Dr. Bina Najeeb grew up during the civil war in Afghanistan, a period of extreme bloodshed and destruction in his country. He graduated from medical school when the fundamentalist Taliban regime was in charge, in the late 1990s. He has served as the one of the country’s finest pediatric surgeons for more than 15 years at the French Medical Institute for Children (FMIC) in Kabul.
And yet, despite these years of being a firsthand witness to the awful consequences of the violence that has plagued his country for nearly four decades, Dr. Najeeb called the horrors of May 12 the “most brutal attack” he’d ever seen.
On the same day that an assault on a funeral in the eastern province of Nangarhar claimed 24 civilian lives, armed gunmen stormed a Kabul maternity hospital run by Médecins Sans Frontières in an area populated by the persecuted Shia minorities, killing nearly 24 people, including babies, pregnant women and health workers. “They’ve targeted hospitals before,” Dr. Najeeb said, “but now they brought the front line to a hospital for babies.”

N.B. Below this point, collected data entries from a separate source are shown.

## config.mk

```make
export PLATFORM = sky130hd
export DESIGN_NAME = event_alarm_table_core_flat
export DESIGN_NICKNAME = d
export VERILOG_FILES = /design/src/rtl/eat_pkg.sv /design/src/rtl/eat_cmd_if.sv /design/src/rtl/eat_res_if.sv /design/src/rtl/eat_slot_mem.sv /design/src/rtl/event_alarm_table_core.sv /design/src/flat_wrapper.sv
export SDC_FILE = /design/constraint.sdc
export NUM_CORES = 2
export LEC_CHECK = 0
export BUFFER_PORTS_ARGS = -buffer_cell sky130_fd_sc_hd__buf_2
export CAP_MARGIN = 40
export CORE_AREA = 2 2 479 481
export CTS_BUF_LIST = sky130_fd_sc_hd__clkbuf_16
export DETAILED_ROUTE_END_ITERATION = 7
export DIE_AREA = 0 0 481 483
export GPL_ROUTABILITY_DRIVEN = 1
export PLACE_DENSITY = 0.81
export SLEW_MARGIN = 20
export SYNTH_ARGS = -nofsm -noshare
export SYNTH_HDL_FRONTEND = slang
export SYNTH_HIERARCHICAL = 1
export SYNTH_SLANG_ARGS = --single-unit
```

## constraint.sdc

```tcl
create_clock -name i_clk -period 26.2 [get_ports i_clk]
set_input_delay 0 -clock i_clk [delete_from_list [all_inputs] [get_ports i_clk]]
set_output_delay 0 -clock i_clk [all_outputs]
set_load 0.005 [all_outputs]
```

## src/rtl/eat_pkg.sv

```systemverilog
`default_nettype none

package eat_pkg;

    // Command codes of an input word.
    localparam logic [1:0] CMD_RAISE = 2'd0;
    localparam logic [1:0] CMD_CLEAR = 2'd1;
    localparam logic [1:0] CMD_ACK   = 2'd2;
    localparam logic [1:0] CMD_TICK  = 2'd3;

    // Action codes of a result word.
    localparam logic [2:0] ACT_NONE      = 3'd0;
    localparam logic [2:0] ACT_ACTIVATED = 3'd1;
    localparam logic [2:0] ACT_ESCALATED = 3'd2;
    localparam logic [2:0] ACT_CLEARED   = 3'd3;
    localparam logic [2:0] ACT_REMINDER  = 3'd4;
    localparam logic [2:0] ACT_ACKED     = 3'd5;

    // Reset values.
    localparam logic [31:0] RESET_INTERVAL = 32'd60000;
    localparam logic [31:0] FIRST_ID       = 32'd1;

    // One command word.
    typedef struct packed {
        logic [1:0]  cmd;
        logic [5:0]  address;
        logic [3:0]  event_type;
        logic [2:0]  severity;
        logic [31:0] event_id;
        logic [63:0] timestamp;
    } t_cmd_word;

    // One result word.
    typedef struct packed {
        logic [2:0]  action;
        logic        was_acknowledged;
        logic [5:0]  out_address;
        logic [3:0]  out_type;
        logic [2:0]  out_severity;
        logic [31:0] out_id;
        logic [63:0] out_time;
    } t_res_word;

    // One alarm table entry as stored in the slot memory.
    typedef struct packed {
        logic [5:0]  address;
        logic [3:0]  event_type;
        logic [2:0]  severity;
        logic [31:0] event_id;
        logic [63:0] time_ms;
        logic [63:0] last_emit;
        logic        acked;
    } t_entry;

    // Sequencer states.
    typedef enum logic [1:0] {
        S_IDLE,
        S_SCAN,
        S_DONE
    } t_state;

endpackage

`default_nettype wire

```

## src/rtl/eat_cmd_if.sv

```systemverilog
`default_nettype none

// Command channel: valid/ready handshake carrying one command word.
interface eat_cmd_if;
    import eat_pkg::*;

    logic      valid;
    logic      ready;
    t_cmd_word payload;

    modport source (output valid, output payload, input ready);
    modport sink   (input valid, input payload, output ready);
endinterface

`default_nettype wire

```

## src/rtl/eat_res_if.sv

```systemverilog
`default_nettype none

// Result channel: valid/ready handshake carrying one result word.
interface eat_res_if;
    import eat_pkg::*;

    logic      valid;
    logic      ready;
    t_res_word payload;

    modport source (output valid, output payload, input ready);
    modport sink   (input valid, input payload, output ready);
endinterface

`default_nettype wire

```

## src/rtl/eat_slot_mem.sv

```systemverilog
`default_nettype none

module eat_slot_mem import eat_pkg::*; #(
    parameter int DEPTH = 16,
    parameter int AW    = 4
) (
    input  wire logic          i_clk,
    input  wire logic          i_wr_en,
    input  wire logic [AW-1:0] i_wr_addr,
    input  wire t_entry        i_wr_data,
    input  wire logic          i_rd_en,
    input  wire logic [AW-1:0] i_rd_addr,
    output t_entry             o_rd_data
);

    t_entry r_mem [DEPTH];
    t_entry r_rd_data;

    // Single write port.
    always_ff @(posedge i_clk) begin
        if (i_wr_en) begin
            r_mem[i_wr_addr] <= i_wr_data;
        end
    end

    // Single read port with registered data.
    always_ff @(posedge i_clk) begin
        if (i_rd_en) begin
            r_rd_data <= r_mem[i_rd_addr];
        end
    end

    assign o_rd_data = r_rd_data;

endmodule

`default_nettype wire

```

## src/rtl/event_alarm_table_core.sv

```systemverilog
`default_nettype none

// Channel    Direction  Word        Handshake
// i_cmd      in         t_cmd_word  valid/ready, taken when both high
// o_res      out        t_res_word  valid/ready, taken when both high
// i_cfg_*    in         32 bits     write when i_cfg_we is high
//
// A command is taken, then the table is read one slot memory read per cycle through the shared
// key comparator and 64-bit age subtractor, and the entry is written back.
// The scan stops at the first matching or due entry.
// Reset is synchronous; it clears the slot-used bits, so no clearing pass runs.
// The result waits in an output register; a new command is taken meanwhile,
// but its write-back waits until that result has been taken.

module event_alarm_table_core import eat_pkg::*; #(
    parameter int SLOTS = 16
) (
    input  wire logic        i_clk,
    input  wire logic        i_rst_n,
    input  wire logic        i_cfg_we,
    input  wire logic [31:0] i_cfg_wdata,
    eat_cmd_if.sink          i_cmd,
    eat_res_if.source        o_res
);

    localparam int IDXW = (SLOTS > 1) ? $clog2(SLOTS) : 1;
    localparam int CNTW = $clog2(SLOTS + 1);

    t_state            r_state;
    t_state            n_state;
    logic [31:0]       r_interval;
    logic [31:0]       r_next_id;
    logic [SLOTS-1:0]  r_used;
    t_cmd_word         r_in;
    logic [CNTW-1:0]   r_idx;
    logic              r_rd_vld;
    logic [IDXW-1:0]   r_rd_idx;
    logic              r_hit;
    logic [IDXW-1:0]   r_hit_idx;
    t_entry            r_hit_data;
    logic              r_free_found;
    logic [IDXW-1:0]   r_free_idx;
    logic              r_out_valid;
    t_res_word         r_out;

    t_entry            rd_data;
    logic              issue;
    logic              key_match;
    logic [64:0]       age;
    logic              due;
    logic              slot_live;
    logic              hit_now;
    logic              last_read;
    logic              out_free;
    logic              do_done;

    t_res_word         res;
    logic              wr_en;
    logic [IDXW-1:0]   wr_idx;
    t_entry            wr_data;
    logic              set_used;
    logic              clr_used;
    logic              bump_id;
    logic [31:0]       new_id;

    // Slot table storage.
    eat_slot_mem #(
        .DEPTH (SLOTS),
        .AW    (IDXW)
    ) u_mem (
        .i_clk     (i_clk),
        .i_wr_en   (wr_en & do_done),
        .i_wr_addr (wr_idx),
        .i_wr_data (wr_data),
        .i_rd_en   (issue),
        .i_rd_addr (r_idx[IDXW-1:0]),
        .o_rd_data (rd_data)
    );

    // Shared compare unit: key match, or age against the reminder interval.
    assign issue     = (r_state == S_SCAN) && (r_idx < CNTW'(SLOTS));
    assign key_match = (rd_data.address == r_in.address) &&
                       (rd_data.event_type == r_in.event_type);
    assign age       = {1'b0, r_in.timestamp} - {1'b0, rd_data.last_emit};
    assign due       = !age[64] && (age[63:0] >= {32'd0, r_interval});
    assign slot_live = r_used[r_rd_idx];
    assign hit_now   = r_rd_vld && slot_live && ((r_in.cmd == CMD_TICK) ? due : key_match);
    assign last_read = r_rd_vld && (r_rd_idx == IDXW'(SLOTS - 1));
    assign out_free  = !r_out_valid || o_res.ready;
    assign do_done   = (r_state == S_DONE) && out_free;

    // No word is taken while reset is held.
    assign i_cmd.ready   = (r_state == S_IDLE) && i_rst_n;
    assign o_res.valid   = r_out_valid;
    assign o_res.payload = r_out;

    // Sequencer next state.
    always_comb begin
        n_state = r_state;
        case (r_state)
            S_IDLE: begin
                if (i_cmd.valid) begin
                    n_state = S_SCAN;
                end
            end
            S_SCAN: begin
                if (hit_now || last_read) begin
                    n_state = S_DONE;
                end
            end
            S_DONE: begin
                if (out_free) begin
                    n_state = S_IDLE;
                end
            end
            default: begin
                n_state = S_IDLE;
            end
        endcase
    end

    // Write-back entry and result word for the finished scan.
    always_comb begin
        res      = '0;
        wr_en    = 1'b0;
        wr_idx   = r_hit_idx;
        wr_data  = r_hit_data;
        set_used = 1'b0;
        clr_used = 1'b0;
        bump_id  = 1'b0;
        new_id   = r_in.event_id;
        case (r_in.cmd)
            CMD_RAISE: begin
                if (r_hit) begin
                    wr_en            = 1'b1;
                    wr_data.severity = r_in.severity;
                    wr_data.event_id = r_in.event_id;
                    wr_data.time_ms  = r_in.timestamp;
                    if (r_in.severity > r_hit_data.severity) begin
                        wr_data.last_emit    = r_in.timestamp;
                        res.action           = ACT_ESCALATED;
                        res.was_acknowledged = r_hit_data.acked;
                        res.out_address      = r_in.address;
                        res.out_type         = r_in.event_type;
                        res.out_severity     = r_in.severity;
                        res.out_id           = r_in.event_id;
                        res.out_time         = r_in.timestamp;
                    end
                end else if (r_free_found) begin
                    if (r_in.event_id == 32'd0) begin
                        new_id  = r_next_id;
                        bump_id = 1'b1;
                    end
                    wr_en              = 1'b1;
                    wr_idx             = r_free_idx;
                    wr_data.address    = r_in.address;
                    wr_data.event_type = r_in.event_type;
                    wr_data.severity   = r_in.severity;
                    wr_data.event_id   = new_id;
                    wr_data.time_ms    = r_in.timestamp;
                    wr_data.last_emit  = r_in.timestamp;
                    wr_data.acked      = 1'b0;
                    set_used           = 1'b1;
                    res.action         = ACT_ACTIVATED;
                    res.out_address    = r_in.address;
                    res.out_type       = r_in.event_type;
                    res.out_severity   = r_in.severity;
                    res.out_id         = new_id;
                    res.out_time       = r_in.timestamp;
                end
            end
            CMD_CLEAR: begin
                if (r_hit) begin
                    clr_used             = 1'b1;
                    res.action           = ACT_CLEARED;
                    res.was_acknowledged = r_hit_data.acked;
                    res.out_address      = r_hit_data.address;
                    res.out_type         = r_hit_data.event_type;
                    res.out_severity     = r_hit_data.severity;
                    res.out_id           = r_hit_data.event_id;
                    res.out_time         = r_in.timestamp;
                end
            end
            CMD_ACK: begin
                if (r_hit) begin
                    wr_en                = 1'b1;
                    wr_data.acked        = 1'b1;
                    res.action           = ACT_ACKED;
                    res.was_acknowledged = r_hit_data.acked;
                    res.out_address      = r_hit_data.address;
                    res.out_type         = r_hit_data.event_type;
                    res.out_severity     = r_hit_data.severity;
                    res.out_id           = r_hit_data.event_id;
                    res.out_time         = r_hit_data.time_ms;
                end
            end
            CMD_TICK: begin
                if (r_hit) begin
                    wr_en                = 1'b1;
                    wr_data.last_emit    = r_in.timestamp;
                    wr_data.time_ms      = r_in.timestamp;
                    res.action           = ACT_REMINDER;
                    res.was_acknowledged = r_hit_data.acked;
                    res.out_address      = r_hit_data.address;
                    res.out_type         = r_hit_data.event_type;
                    res.out_severity     = r_hit_data.severity;
                    res.out_id           = r_hit_data.event_id;
                    res.out_time         = r_in.timestamp;
                end
            end
            default: begin
                res = '0;
            end
        endcase
    end

    // Sequencer, scan bookkeeping, table flags and output register.
    always_ff @(posedge i_clk) begin
        if (!i_rst_n) begin
            r_state      <= S_IDLE;
            r_interval   <= RESET_INTERVAL;
            r_next_id    <= FIRST_ID;
            r_used       <= '0;
            r_idx        <= '0;
            r_rd_vld     <= 1'b0;
            r_hit        <= 1'b0;
            r_free_found <= 1'b0;
            r_out_valid  <= 1'b0;
        end else begin
            r_state <= n_state;

            if (i_cfg_we) begin
                r_interval <= i_cfg_wdata;
            end

            // Take a command word and restart the scan.
            if (i_cmd.valid && i_cmd.ready) begin
                r_in         <= i_cmd.payload;
                r_idx        <= '0;
                r_rd_vld     <= 1'b0;
                r_hit        <= 1'b0;
                r_free_found <= 1'b0;
            end

            // One slot read and one slot check per cycle.
            if (r_state == S_SCAN) begin
                if (issue) begin
                    r_idx    <= r_idx + CNTW'(1);
                    r_rd_idx <= r_idx[IDXW-1:0];
                end
                r_rd_vld <= issue && !(hit_now || last_read);
                if (r_rd_vld && !slot_live && !r_free_found) begin
                    r_free_found <= 1'b1;
                    r_free_idx   <= r_rd_idx;
                end
                if (hit_now) begin
                    r_hit      <= 1'b1;
                    r_hit_idx  <= r_rd_idx;
                    r_hit_data <= rd_data;
                end
            end

            // Write-back and result hand-off.
            if (do_done) begin
                r_out_valid <= 1'b1;
                r_out       <= res;
                if (set_used) begin
                    r_used[r_free_idx] <= 1'b1;
                end
                if (clr_used) begin
                    r_used[r_hit_idx] <= 1'b0;
                end
                if (bump_id) begin
                    r_next_id <= r_next_id + 32'd1;
                end
            end else if (o_res.ready) begin
                r_out_valid <= 1'b0;
            end
        end
    end

    // An accepted word always starts a scan.
    a_accept_scans: assert property (@(posedge i_clk) disable iff (!i_rst_n)
        (i_cmd.valid && i_cmd.ready) |=> (r_state == S_SCAN))
        else $error("accepted command did not start a scan");

    // A result with no action carries only zero fields.
    a_none_zero: assert property (@(posedge i_clk) disable iff (!i_rst_n)
        (r_out_valid && (r_out.action == ACT_NONE)) |->
        (r_out.was_acknowledged == 1'b0 && r_out.out_address == 6'd0 &&
         r_out.out_type == 4'd0 && r_out.out_severity == 3'd0 &&
         r_out.out_id == 32'd0 && r_out.out_time == 64'd0))
        else $error("empty result carries nonzero fields");

    // A hit always points at an occupied slot.
    a_hit_live: assert property (@(posedge i_clk) disable iff (!i_rst_n)
        ((r_state == S_DONE) && r_hit) |-> r_used[r_hit_idx])
        else $error("hit on a free slot");

    // An activation occupies exactly one more slot.
    a_activate_count: assert property (@(posedge i_clk) disable iff (!i_rst_n)
        (do_done && set_used) |=>
        ($countones(r_used) == $past($countones(r_used)) + 1))
        else $error("activation did not occupy one slot");

endmodule

`default_nettype wire

```

## src/flat_wrapper.sv

```systemverilog
// flat-port wrapper written by rule: the top's interface ports become plain ports
module event_alarm_table_core_flat import eat_pkg::*;
#(
    parameter int SLOTS = 16
)
  (i_clk, i_rst_n, i_cfg_we, i_cfg_wdata, i_cmd_valid, i_cmd_payload, i_cmd_ready, o_res_valid, o_res_payload, o_res_ready);
  eat_cmd_if i_cmd_i ();
  eat_res_if o_res_i ();
  input  wire logic i_clk;
  input  wire logic i_rst_n;
  input  wire logic i_cfg_we;
  input  wire logic [31:0] i_cfg_wdata;
  input wire logic [$bits(i_cmd_i.valid)-1:0] i_cmd_valid;
  input wire logic [$bits(i_cmd_i.payload)-1:0] i_cmd_payload;
  output wire logic [$bits(i_cmd_i.ready)-1:0] i_cmd_ready;
  output wire logic [$bits(o_res_i.valid)-1:0] o_res_valid;
  output wire logic [$bits(o_res_i.payload)-1:0] o_res_payload;
  input wire logic [$bits(o_res_i.ready)-1:0] o_res_ready;
  assign i_cmd_i.valid = i_cmd_valid;
  assign i_cmd_i.payload = i_cmd_payload;
  assign i_cmd_ready = i_cmd_i.ready;
  assign o_res_valid = o_res_i.valid;
  assign o_res_payload = o_res_i.payload;
  assign o_res_i.ready = o_res_ready;
  event_alarm_table_core #(.SLOTS(SLOTS)) u_core (.i_clk(i_clk), .i_rst_n(i_rst_n), .i_cfg_we(i_cfg_we), .i_cfg_wdata(i_cfg_wdata), .i_cmd(i_cmd_i), .o_res(o_res_i));
endmodule
```

==> run metrics <==
CP Launch Type flip-flop; number of setup violations in the final report 0; critical path's slowest cell a21oi_1; Final Non-Filler Cells 11058; hpwl dp 217 mm; FF+latch area 0.103 mm^2; Post-Syn Nets 7149; initial core utilization 0.598; status finished clean; post-DR vias/cell 7.17; initial antenna violation count 30; R2R setup slack 18280 ps; Buffers on Ports 262; register area share after synthesis 0.759; CP bufs+invs 2; layout cells sized above 1 0.235; min cycle time layout 7920 ps; Detail Route Antenna Nets 0; Synth top area share 0.745; Worst-path clk slew 70 ps; Critical Path Fanout Max 105; RSZ-0062 raised after global routing false; Total GRT Usage 0.353; Setup Skew 108 ps; Crit. End Element flip-flop; DR WL/cell 37.4 um; cell depth of the worst flop-to-flop path 23; most frequent cells after synthesis edfxtp_1 (3368), mux4_2 (656), a22oi_1 (357), nand2_1 (357), o21ai_0 (187); P&R area growth vs syn 16.0%; pre-CTS WS 18910 ps; utilization after layout 0.693; P_sw 2650 uW; Static Leak 0.0510 uW; Post-CTS Setup Repair Bufs 0; Synth Instances 6895; required time worst endpoint 26650 ps; FILL cells 12977; clk_lat worst skew 1010 ps; core area 0.227 mm^2; synth unique cells 95; clock sinks 3459; # placed instances 10042; CTS tree built; final wirelength 413 mm; CP max stage delay 640 ps; cts hold-fix bufs 354; Iteration-0 DRC Markers 13230; Peak Freq 0.126 GHz; global-route wire length before repair 580 mm; nets@finish 8017; Crit path max-delay family compound AO/OA/AOI/OAI gates; final clock period utilization by the worst path 0.302; die width 481 um; vias in the first global route 79461; Hold Path Class input pin to flip-flop; Top FF cell, synth edfxtp_1; htree depth 5; area occupied by multi-input gates 0.0308 mm^2; Cell Rows 175; DRC 0; Final Hold Viols 0; count leader, synth edfxtp_1; CP Class flip-flop to flip-flop; Int Pwr 9290 uW; Worst-Margin Slew 1310 ps; HP Start i_rst_n; pin count of the biggest net entering global routing 107; setup ws final 18280 ps; Hold Path Stages 4; GPL Wtd Cong 0.959; Pwr Density 75.9 mW/mm^2; mean post-synth cell area 19.7 um^2; Hold EP u_core/r_next_id[0]$_SDFFE_PN1P_; Clk pwr share 0.416; Seq pwr share 0.514; CTS max path bufs 4; synthesized area 0.136 mm^2; worst r2r src u_core/r_in[0]$_DFFE_PP_; vias 79291; total gr overflow 0; YS warnings 6; Resized cells post-CTS 0; maxcap violations 0; number of synthesized flops with an enable pin 3368; Critical Path, Cell by Cell inv_1 > ha_1 > fa_1 > nand2b_1 > a21oi_1 > nor2_1 > o31ai_1 > a21oi_1 > o21bai_1 > a21boi_0 > xnor2_1 > ha_1 > nand4_1 > nor2_1 > nand2_1 > o22ai_1 > or4_1 > nor4b_1 > o2111ai_1 > nor4_1 > nand4_1 > o21a_4 > buf_12; max_slew headroom 0.129; max-slew violation count 0; I/O pin cnt 263; worst reg2reg endpoint u_core/r_hit_data[168]$_DFFE_PP_; area leader, netlist edfxtp_1; async set or reset register ratio after synthesis 0; Critical Path AT 8370 ps; switching share of power 0.222; CTS buffer count 349; post-route setup TNS 0 ps; router iterations before antenna repair 6; die footprint 0.232 mm^2; die height 483 um; top post-synthesis cells by area edfxtp_1 (75%), mux4_2 (11%), a22oi_1 (2.0%); Logic pwr share 0.070; peak supply drop 0.000111 V; post-synthesis register bit count 3459; CTS Root Buffer Type clkbuf_16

While the Taliban has denied it was involved, the Afghan government has blamed the insurgency for these civilian deaths. Ashraf Ghani – whose presidency had itself been troubled after his rival Abdullah Abdullah disputed last year’s election results, with the turmoil culminating in a power-sharing agreement between the two, which was signed last week – ordered his military to switch from an “active defensive” to an “offensive” in their fight against the Taliban.